------ Data shown
`config.mk`:
```
export PLATFORM = sky130hd
export DESIGN_NAME = ssm_ctrl
export DESIGN_NICKNAME = d
export VERILOG_FILES = /design/src/shared/ssm_pkg.sv /design/src/logic/ssm_ctrl.sv
export SDC_FILE = /design/constraint.sdc
export NUM_CORES = 1
export LEC_CHECK = 0
export ABC_CLOCK_PERIOD_IN_PS = 3240
export BUFFER_PORTS_ARGS = -buffer_cell sky130_fd_sc_hd__buf_2
export CAP_MARGIN = 20
export CELL_PAD_IN_SITES_DETAIL_PLACEMENT = 1
export CELL_PAD_IN_SITES_GLOBAL_PLACEMENT = 1
export CORE_MARGIN = 5
export CORE_UTILIZATION = 25
export DETAILED_ROUTE_END_ITERATION = 16
export PLACE_DENSITY_LB_ADDON = 0.1
export SKIP_CTS_REPAIR_TIMING = 1
export SLEW_MARGIN = 20
export SYNTH_ARGS = -nofsm -noshare
export SYNTH_HDL_FRONTEND = slang
export SYNTH_SLANG_ARGS = --single-unit
```
`constraint.sdc`:
```
create_clock -name clk_i -period 3.24 [get_ports clk_i]
set_input_delay 0.162 -clock clk_i [delete_from_list [all_inputs] [get_ports clk_i]]
set_output_delay 0.162 -clock clk_i [all_outputs]
set_load 0.005 [all_outputs]
```
`src/shared/ssm_pkg.sv`:
```
package ssm_pkg;
  // word offsets on the wishbone bus
  localparam logic [7:0] OFS_CTRL_ONE  = 8'h00;
  localparam logic [7:0] OFS_CTRL_TWO  = 8'h04;
  localparam logic [7:0] OFS_BAUD      = 8'h08;
  localparam logic [7:0] OFS_IRQ_STAT  = 8'h0C;
  localparam logic [7:0] OFS_IRQ_EN    = 8'h10;
  localparam logic [7:0] OFS_IRQ_CLR   = 8'h14;
  localparam logic [7:0] OFS_DATA      = 8'h18;
  localparam logic [7:0] OFS_FW_PINS   = 8'h1C;
  // control one fields
  localparam int BIT_WCOL   = 7;
  localparam int BIT_ENABLE = 5;
  localparam int BIT_CKP    = 4;
  // control two fields
  localparam int BIT_GENERAL_CALL_ENABLE   = 7;
  localparam int BIT_ACKNOWLEDGE_STATUS = 6;
  localparam int BIT_ACKNOWLEDGE_VALUE  = 5;
  localparam int BIT_ACKEN  = 4;
  localparam int BIT_RCEN   = 3;
  localparam int BIT_PEN    = 2;
  localparam int BIT_REPEAT_START_ENABLE   = 1;
  localparam int BIT_SEN    = 0;
  // interrupt status bits
  localparam int IRQ_DONE   = 0;
  localparam int IRQ_GCALL  = 1;
  localparam int IRQ_START  = 2;
  localparam int IRQ_STOP   = 3;
  localparam int IRQ_W      = 4;
  // port_mode_field codes
  localparam logic [3:0] MODE_SPI_M4    = 4'h0;
  localparam logic [3:0] MODE_SPI_M16   = 4'h1;
  localparam logic [3:0] MODE_SPI_M64   = 4'h2;
  localparam logic [3:0] MODE_SPI_MTMR  = 4'h3;
  localparam logic [3:0] MODE_SPI_S_SS  = 4'h4;
  localparam logic [3:0] MODE_SPI_S     = 4'h5;
  localparam logic [3:0] MODE_I2C_S7    = 4'h6;
  localparam logic [3:0] MODE_I2C_S10   = 4'h7;
  localparam logic [3:0] MODE_I2C_M     = 4'h8;
  localparam logic [3:0] MODE_I2C_FW    = 4'hB;
  localparam logic [3:0] MODE_I2C_S7I   = 4'hE;
  localparam logic [3:0] MODE_I2C_S10I  = 4'hF;
  // reset values
  localparam logic [7:0] RST_CTRL_ONE = 8'h00;
  localparam logic [7:0] RST_CTRL_TWO = 8'h00;
  localparam logic [7:0] RST_BAUD     = 8'h00;
  // spi half periods in clk_i cycles (fosc/4, /16, /64)
  localparam logic [5:0] SPI_HALF_4  = 6'h02;
  localparam logic [5:0] SPI_HALF_16 = 6'h08;
  localparam logic [5:0] SPI_HALF_64 = 6'h20;
  localparam logic [7:0] GCALL_ADDR  = 8'h00;
  typedef enum logic [1:0] {MST_IDLE, MST_START, MST_BIT, MST_STOP} ssm_mst_type;
endpackage

```
`src/logic/ssm_ctrl.sv`:
```
// The address map and register access over Wishbone were decided locally.
`timescale 1ns/1ns
module ssm_ctrl
  import ssm_pkg::*;
(
  input  wire logic        clk_i,
  input  wire logic        rst_i,
  input  wire logic        wb_cyc_i,
  input  wire logic        wb_stb_i,
  input  wire logic        wb_we_i,
  input  wire logic [7:0]  wb_adr_i,
  input  wire logic [31:0] wb_dat_i,
  input  wire logic [3:0]  wb_sel_i,
  output logic      [31:0] wb_dat_o,
  output logic             wb_ack_o,
  output logic             irq_o,
  input  wire logic        second_timer_tick_i,
  output logic             spi_sck_o,
  output logic             spi_sck_oe_o,
  output logic             slave_select_used_o,
  input  wire logic        scl_i,
  output logic             scl_o,
  output logic             scl_oe_o,
  input  wire logic        sda_i,
  output logic             sda_o,
  output logic             sda_oe_o
);

  typedef struct packed {
    logic [7:0]  ctl1;
    logic [7:0]  ctl2;
    logic [7:0]  baud;
    logic [IRQ_W-1:0] istat;
    logic [IRQ_W-1:0] ien;
    logic [7:0]  rx_byte;
    logic [1:0]  fw_pins;
    logic [2:0]  scl_s;
    logic [2:0]  sda_s;
    logic        scl_f;
    logic        sda_f;
    logic [4:0]  spi_cnt;
    logic        sck;
    logic        sck_oe;
    logic        ss_used;
    ssm_mst_type mst;
    logic [7:0]  baud_cnt;
    logic [1:0]  phase;
    logic [3:0]  bit_cnt;
    logic [7:0]  shift;
    logic        tx_mode;
    logic        tx_go;
    logic [7:0]  slv_shift;
    logic [3:0]  slv_cnt;
    logic        slv_active;
    logic        scl_oe;
    logic        sda_oe;
    logic        ack;
    logic [31:0] dat;
    logic        irq;
  } ssm_state_type;

  ssm_state_type r;
  ssm_state_type next_r;

  logic       bus_req;
  logic       wr;
  logic       rd;
  logic [3:0] mode;
  logic       tick;
  logic       dbit;
  logic       scl_rise;
  logic       sda_fall;
  logic       sda_rise;
  logic [IRQ_W-1:0] ev;

  function automatic logic is_i2c_slave(input logic [3:0] m);
    return (m == MODE_I2C_S7) || (m == MODE_I2C_S10) || (m == MODE_I2C_S7I) || (m == MODE_I2C_S10I);
  endfunction

  function automatic logic settled_edge(input logic [2:0] s, input logic f, input logic lvl);
    return (s[1] == s[2]) && (s[2] == lvl) && (f != lvl);
  endfunction

  always_comb
  begin
    next_r   = r;
    bus_req  = wb_cyc_i && wb_stb_i && !r.ack;
    wr       = bus_req && wb_we_i && wb_sel_i[0];
    rd       = bus_req && !wb_we_i;
    mode     = r.ctl1[3:0];
    tick     = 1'b0;
    dbit     = 1'b1;
    ev       = '0;
    next_r.ack = bus_req;
    // pins pass three stages; a level counts once stages two and three agree
    next_r.scl_s = {r.scl_s[1:0], scl_i};
    next_r.sda_s = {r.sda_s[1:0], sda_i};
    scl_rise = settled_edge(r.scl_s, r.scl_f, 1'b1);
    sda_rise = settled_edge(r.sda_s, r.sda_f, 1'b1);
    sda_fall = settled_edge(r.sda_s, r.sda_f, 1'b0);
    if (r.scl_s[1] == r.scl_s[2])
    begin
      next_r.scl_f = r.scl_s[2];
    end
    if (r.sda_s[1] == r.sda_s[2])
    begin
      next_r.sda_f = r.sda_s[2];
    end

    // register reads, unmapped words read zero
    if (rd)
    begin
      case (wb_adr_i & 8'hFC)
        OFS_CTRL_ONE: next_r.dat = {24'h000000, r.ctl1};
        OFS_CTRL_TWO: next_r.dat = {24'h000000, r.ctl2};
        OFS_BAUD:     next_r.dat = {24'h000000, r.baud};
        OFS_IRQ_STAT: next_r.dat = {28'h0000000, r.istat};
        OFS_IRQ_EN:   next_r.dat = {28'h0000000, r.ien};
        OFS_DATA:     next_r.dat = {24'h000000, r.rx_byte};
        OFS_FW_PINS:  next_r.dat = {30'h00000000, r.fw_pins};
        default:      next_r.dat = 32'h00000000;
      endcase
    end
    if (wr)
    begin
      case (wb_adr_i & 8'hFC)
        OFS_CTRL_ONE: next_r.ctl1 = wb_dat_i[7:0];
        OFS_CTRL_TWO: next_r.ctl2 = {wb_dat_i[7], r.ctl2[BIT_ACKNOWLEDGE_STATUS], wb_dat_i[5:0]};
        OFS_BAUD:     next_r.baud = wb_dat_i[7:0];
        OFS_IRQ_EN:   next_r.ien = wb_dat_i[IRQ_W-1:0];
        OFS_IRQ_CLR:  next_r.istat = r.istat & ~wb_dat_i[IRQ_W-1:0];
        OFS_FW_PINS:  next_r.fw_pins = wb_dat_i[1:0];
        OFS_DATA:
        begin
          // a write while a transfer runs is dropped and flagged
          if (r.mst != MST_IDLE || r.tx_go)
          begin
            next_r.ctl1[BIT_WCOL] = 1'b1;
          end
          else
          begin
            next_r.shift = wb_dat_i[7:0];
            next_r.tx_go = 1'b1;
          end
        end
        default: ;
      endcase
    end

    // spi clock generator and slave select use flag; the shifter lives elsewhere
    next_r.sck_oe  = 1'b0;
    next_r.ss_used = 1'b0;
    if (!r.ctl1[BIT_ENABLE])
    begin
      next_r.sck     = r.ctl1[BIT_CKP];
      next_r.spi_cnt = 5'h00;
    end
    else
    begin
      case (mode)
        MODE_SPI_M4, MODE_SPI_M16, MODE_SPI_M64:
        begin
          next_r.sck_oe  = 1'b1;
          next_r.spi_cnt = r.spi_cnt + 5'h01;
          // fosc/4, fosc/16 and fosc/64 half periods
          // half periods need six bits, the counter only reaches 31
          if ((mode == MODE_SPI_M4 && {1'b0, r.spi_cnt} == SPI_HALF_4 - 6'h01) ||
              (mode == MODE_SPI_M16 && {1'b0, r.spi_cnt} == SPI_HALF_16 - 6'h01) ||
              (mode == MODE_SPI_M64 && {1'b0, r.spi_cnt} == SPI_HALF_64 - 6'h01))
          begin
            next_r.sck     = !r.sck;
            next_r.spi_cnt = 5'h00;
          end
        end
        MODE_SPI_MTMR:
        begin
          next_r.sck_oe = 1'b1;
          if (second_timer_tick_i)
          begin
            next_r.sck = !r.sck;
          end
        end
        MODE_SPI_S_SS: next_r.ss_used = 1'b1;
        default:       next_r.sck = r.ctl1[BIT_CKP];
      endcase
    end

    // i2c slave: start, stop and general call detection
    if (r.ctl1[BIT_ENABLE] && is_i2c_slave(mode))
    begin
      if (r.scl_f && sda_fall)
      begin
        next_r.slv_active = 1'b1;
        next_r.slv_cnt    = 4'h0;
        ev[IRQ_START]     = mode[3];
      end
      else if (r.scl_f && sda_rise)
      begin
        next_r.slv_active = 1'b0;
        ev[IRQ_STOP]      = mode[3];
      end
      else if (scl_rise && r.slv_active)
      begin
        next_r.slv_shift = {r.slv_shift[6:0], r.sda_f};
        next_r.slv_cnt   = r.slv_cnt + 4'h1;
        if (r.slv_cnt == 4'h7)
        begin
          // only the address byte is inspected
          next_r.slv_active = 1'b0;
          ev[IRQ_GCALL] = r.ctl2[BIT_GENERAL_CALL_ENABLE] && ({r.slv_shift[6:0], r.sda_f} == GCALL_ADDR);
        end
      end
    end
    else
    begin
      next_r.slv_active = 1'b0;
    end

    // i2c master engine, four baud phases per bit, no clock stretching
    if (r.mst == MST_IDLE)
    begin
      next_r.baud_cnt = r.baud;
      next_r.phase    = 2'h0;
    end
    else if (r.baud_cnt == 8'h00)
    begin
      tick            = 1'b1;
      next_r.baud_cnt = r.baud;
      next_r.phase    = r.phase + 2'h1;
    end
    else
    begin
      next_r.baud_cnt = r.baud_cnt - 8'h01;
    end
    if (r.bit_cnt == 4'h8)
    begin
      dbit = r.tx_mode || r.ctl2[BIT_ACKNOWLEDGE_VALUE];
    end
    else
    begin
      dbit = !r.tx_mode || r.shift[7];
    end

    case (r.mst)
      MST_IDLE:
      begin
        if (mode == MODE_I2C_FW && r.ctl1[BIT_ENABLE])
        begin
          next_r.scl_oe = r.fw_pins[0];
          next_r.sda_oe = r.fw_pins[1];
        end
        else if (mode != MODE_I2C_M || !r.ctl1[BIT_ENABLE])
        begin
          next_r.scl_oe = 1'b0;
          next_r.sda_oe = 1'b0;
          next_r.tx_go  = 1'b0;
        end
        else if (r.ctl2[BIT_SEN] || r.ctl2[BIT_REPEAT_START_ENABLE])
        begin
          next_r.mst = MST_START;
        end
        else if (r.ctl2[BIT_PEN])
        begin
          next_r.mst = MST_STOP;
        end
        else if (r.ctl2[BIT_RCEN] || r.ctl2[BIT_ACKEN] || r.tx_go)
        begin
          next_r.mst     = MST_BIT;
          next_r.tx_mode = r.tx_go && !r.ctl2[BIT_RCEN] && !r.ctl2[BIT_ACKEN];
          next_r.bit_cnt = (!r.ctl2[BIT_RCEN] && r.ctl2[BIT_ACKEN]) ? 4'h8 : 4'h0;
        end
      end
      MST_START:
      begin
        if (tick)
        begin
          case (r.phase)
            // restart begins with clock low, data released
            2'h0:
            begin
              next_r.scl_oe = r.ctl2[BIT_REPEAT_START_ENABLE];
              next_r.sda_oe = 1'b0;
            end
            2'h1: next_r.scl_oe = 1'b0;
            2'h2: next_r.sda_oe = 1'b1;
            default:
            begin
              next_r.scl_oe         = 1'b1;
              next_r.ctl2[BIT_SEN]  = 1'b0;
              next_r.ctl2[BIT_REPEAT_START_ENABLE] = 1'b0;
              next_r.mst            = MST_IDLE;
              ev[IRQ_DONE]          = 1'b1;
            end
          endcase
        end
      end
      MST_BIT:
      begin
        if (tick)
        begin
          case (r.phase)
            2'h0:
            begin
              next_r.scl_oe = 1'b1;
              next_r.sda_oe = !dbit;
            end
            2'h1: next_r.scl_oe = 1'b1;
            2'h2: next_r.scl_oe = 1'b0;
            default:
            begin
              next_r.scl_oe  = 1'b1;
              next_r.bit_cnt = r.bit_cnt + 4'h1;
              if (r.bit_cnt != 4'h8)
              begin
                next_r.shift = {r.shift[6:0], r.sda_f};
              end
              if (r.bit_cnt == 4'h8 || (!r.tx_mode && r.bit_cnt == 4'h7))
              begin
                next_r.mst    = MST_IDLE;
                next_r.sda_oe = 1'b0;
                ev[IRQ_DONE]  = 1'b1;
                // high means the slave did not acknowledge
                if (r.tx_mode)
                begin
                  next_r.ctl2[BIT_ACKNOWLEDGE_STATUS] = r.sda_f;
                  next_r.tx_go             = 1'b0;
                end
                else if (r.bit_cnt == 4'h7)
                begin
                  next_r.rx_byte        = {r.shift[6:0], r.sda_f};
                  next_r.ctl2[BIT_RCEN] = 1'b0;
                end
                else
                begin
                  next_r.ctl2[BIT_ACKEN] = 1'b0;
                end
              end
            end
          endcase
        end
      end
      MST_STOP:
      begin
        if (tick)
        begin
          case (r.phase)
            2'h0:
            begin
              next_r.scl_oe = 1'b1;
              next_r.sda_oe = 1'b1;
            end
            2'h1: next_r.scl_oe = 1'b0;
            2'h2: next_r.scl_oe = 1'b0;
            default:
            begin
              next_r.sda_oe        = 1'b0;
              next_r.ctl2[BIT_PEN] = 1'b0;
              next_r.mst           = MST_IDLE;
              ev[IRQ_DONE]         = 1'b1;
            end
          endcase
        end
      end
      default: next_r.mst = MST_IDLE;
    endcase

    // set after clear so a same-cycle event survives
    next_r.istat = next_r.istat | ev;
    next_r.irq   = |(next_r.istat & next_r.ien);
  end

  always_ff @(posedge clk_i)
  begin
    if (rst_i)
    begin
      r       <= '0;
      r.ctl1  <= RST_CTRL_ONE;
      r.ctl2  <= RST_CTRL_TWO;
      r.baud  <= RST_BAUD;
      r.scl_s <= 3'h7;
      r.sda_s <= 3'h7;
      r.scl_f <= 1'b1;
      r.sda_f <= 1'b1;
      r.mst   <= MST_IDLE;
    end
    else
    begin
      r <= next_r;
    end
  end

  assign wb_dat_o            = r.dat;
  assign wb_ack_o            = r.ack;
  assign irq_o               = r.irq;
  assign spi_sck_o           = r.sck;
  assign spi_sck_oe_o        = r.sck_oe;
  assign slave_select_used_o = r.ss_used;
  // open drain: low when enabled, never driven high
  assign scl_o               = 1'b0;
  assign sda_o               = 1'b0;
  assign scl_oe_o            = r.scl_oe;
  assign sda_oe_o            = r.sda_oe;

endmodule

```
==> impl_metrics.csv <==
group,metric,value,unit
timing,final-hold-violation-count,0,
critical_path,criticalPathCategory,"reg2reg",
flow_run,max-cap-violations,0,
power_and_ir_drop,p_leak,2.267,nW
clocking,numCtsBuffers,9,
timing,grt_setup_unrepaired,"false",
hold_path,min_path_type,"in2reg",
floorplan,initial_utilization,25.43,%
floorplan,die_w,159.0,um
critical_path,cp-end-kind,"register",
routing,wl_per_cell,18.40,um
critical_path,cp_max_fo,16,
clocking,clock_latency,360,ps
global_routing,grt_pass1_wl,27070,um
global_routing,grt_util_all_layers,13.33,%
yosys,synth.area.top_cells,"dfxtp_1 39%, mux2i_1 8.8%, nor2_1 5.5%",
place,gp_congestion,0.7926,
timing,worst_pin_slew,851.3,ps
global_routing,grt_pass1_vias,4680,
yosys,synthXorXnorAreaFrac,1.736,%
floorplan,num_rows,54,
yosys,ys_types,70,
yosys,synthSimpleGateAreaFrac,23.20,%
yosys,ys_seq_area_share,38.96,%
yosys,yosys.area_share.adder,3.382,%
finish,nNetsFinal,714,
status,outcome,"complete, no violations",
yosys,synth_compound_area_share,14.18,%
power_and_ir_drop,irDropWorstVdd,0.2316,mV
routing,drtIter0Drc,132,
timing,relSlewSlack,42.45,%
power_and_ir_drop,power_frac_clock,46.2,%
critical_path,arrival,2820,ps
timing,finClkSkew,11.07,ps
timing,setup_viol,0,
global_routing,antenna_found_initial,0,
timing,setup-tns-final,0,ps
power_and_ir_drop,internal_power,2.061,mW
routing,wl_met2,7825,um
critical_path,rr_worst_depth,5,
critical_path,cp_data_required_time,3490,ps
critical_path,cp-start-kind,"register",
place,placed_cell_area,5873,um2
timing,period_share,79.23,%
finish,layout_common_cells,"108 x dfxtp_1, 81 x nor2_1, 49 x mux2i_1",
routing,drt_wl_total,17130,um
power_and_ir_drop,net-switching-power,620.3,uW
place,portBuffers,37,
yosys,dominantRegCellSynth,"dfxtp_1",
finish,drive_above_1_share,13.21,%
timing,fmax,389.6,MHz
routing,wl_met3,585,um
yosys,postSynthAreaPerCell,8.850,um2
finish,antenna_cells,0,
yosys,async_reset_ff_share,0,%
critical_path,crit_path_end,"r[51]$_SDFF_PP0_",
clocking,htreeDepth,3,
routing,avgViaCountPerCell,4.802,
finish,n_fill_cell,2537,
power_and_ir_drop,pwr-share-comb,4.0,%
routing,drt.antenna.violating_nets,0,
yosys,netlist_area,5549,um2
critical_path,crit_chain,"ha_1 -> or4bb_1 -> nor3_2 -> nand2_1 -> a211oi_1",
critical_path,r2r_end,"r[51]$_SDFF_PP0_",
power_and_ir_drop,power_density,431.4,nW/um2
finish,area_growth_syn_to_layout,12.00,%
yosys,synth_edf_count,0,
clocking,cts-root-buf,"clkbuf_16",
clocking,clk_pin_slew,80,ps
power_and_ir_drop,power_frac_seq,49.8,%
yosys,synth_top_area_share,38.96,%
yosys,synth_area_leader_cell,"dfxtp_1",
place,pre_cts_ws,685.0,ps
routing,num_vias,4471,
routing,routed.top_layer,"met4",
yosys,synth_top_family_by_area,"simple AND/OR/NAND/NOR gates",
clocking,cts_num_sinks,108,
timing,worst_slack,673.0,ps
global_routing,grt-ovfl-total,0,
floorplan,num_io_pins,93,
floorplan,die_y,159.0,um
critical_path,reg2reg_from,"r[64]$_SDFFE_PP0N_",
place,dp_hpwl,12850,um
routing,wl_met1,8512,um
floorplan,die-area,25280,um2
timing,period_minus_slack,2567,ps
finish,final_common_cell,"dfxtp_1",
timing,maxSlewViolCount,0,
yosys,synthCells,627,
critical_path,crit_path_start,"r[64]$_SDFFE_PP0N_",
power_and_ir_drop,switching_share,23.13,%
global_routing,grt_max_degree,41,
finish,final_cell_area,6215,um2
timing,holdWs,97.04,ps
yosys,muxShareOfSynthArea,10.46,%
critical_path,r2r_slack,670,ps
yosys,yosys_warnings,0,
routing,dr.pass1.iters,4,
floorplan,core,21820,um2
clocking,cts_max_path_buffers,2,
clocking,cts_tree,"built",
critical_path,crit_slowest_cell,"or4bb_1",
yosys,ys_ff_latch,108,
critical_path,cpPeakStageDelay,560,ps
routing,drc,0,
-- sequential cells by signal (all words and copies together), names as in the netlist --
name and cells:
r 85, wb_dat_o 8, mode 4, next_r 4
irq_o 1, scl_oe_o 1, sda_oe_o 1, slave_select_used_o 1
spi_sck_o 1, spi_sck_oe_o 1, wb_ack_o 1
-- routing by layer --
metal,vias up,GRT usage [%]
met1,2176,18.83
met4,0,3.257
met2,60,21.41
met3,13,1.993
met5,-,0
li1,2222,-
-- cell families (layout without fill, tap and decap cells) --
group | after synthesis | count (layout)
simple gates | 243 | 243
xor+xnor | 11 | 11
fa+ha+maj | 15 | 15
mux | 57 | 57
flops | 108 | 108
other cells | 1 | 26
buf+inv | 83 | 82
compound gates | 109 | 109
-- worst min path at each step --
| stage | endpoint | depth (start not counted) | startpoint |
|---|---|---|---|
| global placement | next_r[89]$_SDFF_PP1_ | 2 | scl_i |
| floorplan | next_r[86]$_SDFF_PP1_ | 1 | sda_i |
| finish | r[124]$_SDFFE_PP0P_ | 3 | wb_dat_i[7] |
| global route | r[124]$_SDFFE_PP0P_ | 3 | wb_dat_i[7] |
| detailed placement | next_r[86]$_SDFF_PP1_ | 2 | sda_i |
| CTS | next_r[86]$_SDFF_PP1_ | 2 | sda_i |
-- synthesized netlist by cell type (4+ instances only) --
cell type  instances
a211oi_1          23
a21oi_1           24
a221oi_1           4
a222oi_1           4
a22oi_1            6
a2bb2oi_1          5
a31oi_1            4
and2_1             5
and3b_1            4
buf_2              4
buf_4             34
clkbuf_1          25
dfxtp_1          108
ha_1              15
inv_1             19
mux2_2             8
mux2i_1           49
nand2_1           44
nand2b_1          13
nand3_1            8
nand3b_1           9
nand4_1            6
nor2_1            81
nor2b_1            4
nor3_1            26
o21ai_0            7
or2_2              7
or3_1              9
xor2_1             8
-- stage by stage --
stage	power (mW)	util (%)	instances
finish	2.681	28.48	931
global route	2.779	28.48	931
CTS	2.720	28.39	929
detailed placement	1.472	26.91	914
global placement	1.471	26.91	914
floorplan	1.443	-	652
-- critical path, delay by kind of cell, from the launching register on --
| kind | cells | cell delay, ps |
|---|---|---|
| simple gates | 3 | 1460 |
| flops | 1 | 380 |
| compound gates | 1 | 390 |
| fa+ha+maj | 1 | 240 |
-- cell type report --
type / count / area (um2) / area share, %
tap: 280 / 350.3 / 5.637
timing repair buffer: 48 / 272.8 / 4.389
clock inverter: 5 / 82.58 / 1.329
clock buffer: 10 / 239.0 / 3.845
inverter: 19 / 71.32 / 1.148
multi-input combinational: 461 / 3037 / 48.86
sequential: 108 / 2162 / 34.79
-- power by group through the flow --
stage                     clock [mW]  sequential, mW  combinational, mW
after floorplan                    0            1.36             0.0788
final                           1.24            1.33              0.107
after global placement             0            1.37              0.105
after global routing            1.33            1.34              0.118
after detailed placement           0            1.37              0.105
after CTS                       1.28            1.33              0.105
Power figures use the tool's default switching activity.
------------
● **Task to complete**: Look through the entries above and list every line containing "finish".

● **Completed exercise**:
finish,nNetsFinal,714,
finish,layout_common_cells,"108 x dfxtp_1, 81 x nor2_1, 49 x mux2i_1",
finish,drive_above_1_share,13.21,%
finish,antenna_cells,0,
finish,n_fill_cell,2537,
finish,area_growth_syn_to_layout,12.00,%
finish,final_common_cell,"dfxtp_1",
finish,final_cell_area,6215,um2
| finish | r[124]$_SDFFE_PP0P_ | 3 | wb_dat_i[7] |
finish	2.681	28.48	931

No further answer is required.